Exercise details:
Copy, from the listing, every line in which the string "requests" is present.

Stored data:
<file path="src/rtl/fifo_param_sync_pkg.sv">
// Shared configuration for the parametrised FIFO: default sizes, pointer width and parameter legality.
package fifo_cfg_pkg;

  localparam int DEF_DATA_W = 8;
  localparam int DEF_DEPTH  = 16;

  function automatic int ptr_w(input int depth);
    return $clog2(depth);
  endfunction

  // Legal when DEPTH is a power of two >= 4 and both thresholds are inside the occupancy range.
  function automatic bit cfg_ok(input int data_w, input int depth, input int af_level, input int ae_level);
    return (data_w >= 1) && (depth >= 4) && ((depth & (depth - 1)) == 0) &&
           (af_level >= 1) && (af_level <= depth) &&
           (ae_level >= 0) && (ae_level <= depth - 1);
  endfunction

endpackage

</file>
<file path="src/rtl/fifo_param_sync_if.sv">
// Producer/consumer-side bundle of the FIFO: master drives requests, slave is the FIFO itself.
interface fifo_param_sync_if
  import fifo_cfg_pkg::*;
#(
  parameter int DATA_W = DEF_DATA_W,
  parameter int DEPTH  = DEF_DEPTH
);
  logic                     clr;
  logic                     wr_en;
  logic [DATA_W-1:0]        wr_data;
  logic                     rd_en;
  logic [DATA_W-1:0]        rd_data;
  logic                     full;
  logic                     empty;
  logic                     almost_full;
  logic                     almost_empty;
  logic [$clog2(DEPTH):0]   count;
  logic                     overflow;
  logic                     underflow;

  modport master (
    output clr, wr_en, wr_data, rd_en,
    input  rd_data, full, empty, almost_full, almost_empty, count, overflow, underflow
  );

  modport slave (
    input  clr, wr_en, wr_data, rd_en,
    output rd_data, full, empty, almost_full, almost_empty, count, overflow, underflow
  );
endinterface

</file>
<file path="src/rtl/fifo_param_sync_ram.sv">
// FIFO storage: one synchronous write port, one asynchronous read port; contents are never reset.
module fifo_ram
  import fifo_cfg_pkg::*;
#(
  parameter int DATA_W = DEF_DATA_W,
  parameter int DEPTH  = DEF_DEPTH,
  parameter int AW     = $clog2(DEPTH)
) (
  input  logic              clk,
  input  logic              we,
  input  logic [AW-1:0]     waddr,
  input  logic [DATA_W-1:0] wdata,
  input  logic [AW-1:0]     raddr,
  output logic [DATA_W-1:0] rdata
);
  logic [DATA_W-1:0] mem_r [DEPTH];

  // Write port
  always_ff @(posedge clk) begin
    if (we) begin
      mem_r[waddr] <= wdata;
    end
  end

  assign rdata = mem_r[raddr];
endmodule

</file>
<file path="src/rtl/fifo_param_sync.sv">
// Parametrised single-clock FIFO: pointers, occupancy, flags and read-mode logic around fifo_ram.
module fifo_param_sync
  import fifo_cfg_pkg::*;
#(
  parameter int DATA_W   = DEF_DATA_W,
  parameter int DEPTH    = DEF_DEPTH,
  parameter int AF_LEVEL = DEPTH - 2,
  parameter int AE_LEVEL = 2,
  parameter bit FWFT     = 1'b0
) (
  input logic              clk,
  input logic              rst_n,
  fifo_param_sync_if.slave bus
);
  localparam int PTR_W = ptr_w(DEPTH);
  localparam int CNT_W = PTR_W + 1;
  localparam logic [CNT_W-1:0] CNT_ZERO = CNT_W'(0);
  localparam logic [CNT_W-1:0] CNT_ONE  = CNT_W'(1);
  localparam logic [CNT_W-1:0] CNT_FULL = CNT_W'(DEPTH);
  localparam logic [CNT_W-1:0] CNT_AF   = CNT_W'(AF_LEVEL);
  localparam logic [CNT_W-1:0] CNT_AE   = CNT_W'(AE_LEVEL);
  localparam logic [PTR_W-1:0] PTR_ZERO = PTR_W'(0);
  localparam logic [PTR_W-1:0] PTR_ONE  = PTR_W'(1);

  if (!cfg_ok(DATA_W, DEPTH, AF_LEVEL, AE_LEVEL)) begin : g_cfg_err
    $error("fifo_param_sync: illegal DATA_W/DEPTH/AF_LEVEL/AE_LEVEL combination");
  end

  logic [PTR_W-1:0]  wr_ptr_r, rd_ptr_r;
  logic [CNT_W-1:0]  count_r, count_nxt_s;
  logic              full_r, empty_r, af_r, ae_r, ovf_r, unf_r;
  logic              wr_acc_s, rd_acc_s;
  logic [DATA_W-1:0] ram_rd_s;

  // Acceptance uses the registered flags; clr masks both requests.
  always_comb begin
    wr_acc_s    = bus.wr_en & ~full_r & ~bus.clr;
    rd_acc_s    = bus.rd_en & ~empty_r & ~bus.clr;
    count_nxt_s = count_r;
    if (bus.clr) begin
      count_nxt_s = CNT_ZERO;
    end else if (wr_acc_s & ~rd_acc_s) begin
      count_nxt_s = count_r + CNT_ONE;
    end else if (rd_acc_s & ~wr_acc_s) begin
      count_nxt_s = count_r - CNT_ONE;
    end else begin
      count_nxt_s = count_r;
    end
  end

  // Pointer advance; natural wrap at DEPTH
  always_ff @(posedge clk or negedge rst_n) begin
    if (!rst_n) begin
      wr_ptr_r <= PTR_ZERO;
      rd_ptr_r <= PTR_ZERO;
    end else if (bus.clr) begin
      wr_ptr_r <= PTR_ZERO;
      rd_ptr_r <= PTR_ZERO;
    end else begin
      wr_ptr_r <= wr_acc_s ? wr_ptr_r + PTR_ONE : wr_ptr_r;
      rd_ptr_r <= rd_acc_s ? rd_ptr_r + PTR_ONE : rd_ptr_r;
    end
  end

  // Occupancy and flags, derived from next count so they move with the accepted operation
  always_ff @(posedge clk or negedge rst_n) begin
    if (!rst_n) begin
      count_r <= CNT_ZERO;
      full_r  <= 1'b0;
      empty_r <= 1'b1;
      af_r    <= 1'b0;
      ae_r    <= 1'b1;
      ovf_r   <= 1'b0;
      unf_r   <= 1'b0;
    end else begin
      count_r <= count_nxt_s;
      full_r  <= (count_nxt_s == CNT_FULL);
      empty_r <= (count_nxt_s == CNT_ZERO);
      af_r    <= (count_nxt_s >= CNT_AF);
      ae_r    <= (count_nxt_s <= CNT_AE);
      ovf_r   <= bus.wr_en & full_r & ~bus.clr;
      unf_r   <= bus.rd_en & empty_r & ~bus.clr;
    end
  end

  fifo_ram #(
    .DATA_W (DATA_W),
    .DEPTH  (DEPTH),
    .AW     (PTR_W)
  ) u_ram (
    .clk   (clk),
    .we    (wr_acc_s),
    .waddr (wr_ptr_r),
    .wdata (bus.wr_data),
    .raddr (rd_ptr_r),
    .rdata (ram_rd_s)
  );

  if (FWFT) begin : g_fwft
    assign bus.rd_data = ram_rd_s;
  end else begin : g_std
    logic [DATA_W-1:0] rd_data_r;

    // Registered read: load the head on an accepted read, otherwise hold
    always_ff @(posedge clk or negedge rst_n) begin
      if (!rst_n) begin
        rd_data_r <= {DATA_W{1'b0}};
      end else if (rd_acc_s) begin
        rd_data_r <= ram_rd_s;
      end else begin
        rd_data_r <= rd_data_r;
      end
    end

    assign bus.rd_data = rd_data_r;
  end

  assign bus.count        = count_r;
  assign bus.full         = full_r;
  assign bus.empty        = empty_r;
  assign bus.almost_full  = af_r;
  assign bus.almost_empty = ae_r;
  assign bus.overflow     = ovf_r;
  assign bus.underflow    = unf_r;
endmodule

</file>
<file path="src/flat_wrapper.sv">
// flat-port wrapper written by rule: the top's interface ports become plain ports
module fifo_param_sync_flat import fifo_cfg_pkg::*;
#(
  parameter int DATA_W   = DEF_DATA_W,
  parameter int DEPTH    = DEF_DEPTH,
  parameter int AF_LEVEL = DEPTH - 2,
  parameter int AE_LEVEL = 2,
  parameter bit FWFT     = 1'b0
)
  (clk, rst_n, bus_clr, bus_wr_en, bus_wr_data, bus_rd_en, bus_rd_data, bus_full, bus_empty, bus_almost_full, bus_almost_empty, bus_count, bus_overflow, bus_underflow);
  fifo_param_sync_if #(.DATA_W(DATA_W), .DEPTH(DEPTH)) bus_i ();
  input logic clk;
  input logic rst_n;
  input wire logic [$bits(bus_i.clr)-1:0] bus_clr;
  input wire logic [$bits(bus_i.wr_en)-1:0] bus_wr_en;
  input wire logic [$bits(bus_i.wr_data)-1:0] bus_wr_data;
  input wire logic [$bits(bus_i.rd_en)-1:0] bus_rd_en;
  output wire logic [$bits(bus_i.rd_data)-1:0] bus_rd_data;
  output wire logic [$bits(bus_i.full)-1:0] bus_full;
  output wire logic [$bits(bus_i.empty)-1:0] bus_empty;
  output wire logic [$bits(bus_i.almost_full)-1:0] bus_almost_full;
  output wire logic [$bits(bus_i.almost_empty)-1:0] bus_almost_empty;
  output wire logic [$bits(bus_i.count)-1:0] bus_count;
  output wire logic [$bits(bus_i.overflow)-1:0] bus_overflow;
  output wire logic [$bits(bus_i.underflow)-1:0] bus_underflow;
  assign bus_i.clr = bus_clr;
  assign bus_i.wr_en = bus_wr_en;
  assign bus_i.wr_data = bus_wr_data;
  assign bus_i.rd_en = bus_rd_en;
  assign bus_rd_data = bus_i.rd_data;
  assign bus_full = bus_i.full;
  assign bus_empty = bus_i.empty;
  assign bus_almost_full = bus_i.almost_full;
  assign bus_almost_empty = bus_i.almost_empty;
  assign bus_count = bus_i.count;
  assign bus_overflow = bus_i.overflow;
  assign bus_underflow = bus_i.underflow;
  fifo_param_sync #(.DATA_W(DATA_W), .DEPTH(DEPTH), .AF_LEVEL(AF_LEVEL), .AE_LEVEL(AE_LEVEL), .FWFT(FWFT)) u_core (.clk(clk), .rst_n(rst_n), .bus(bus_i));
endmodule
</file>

Exercise response:
// Producer/consumer-side bundle of the FIFO: master drives requests, slave is the FIFO itself.
  // Acceptance uses the registered flags; clr masks both requests.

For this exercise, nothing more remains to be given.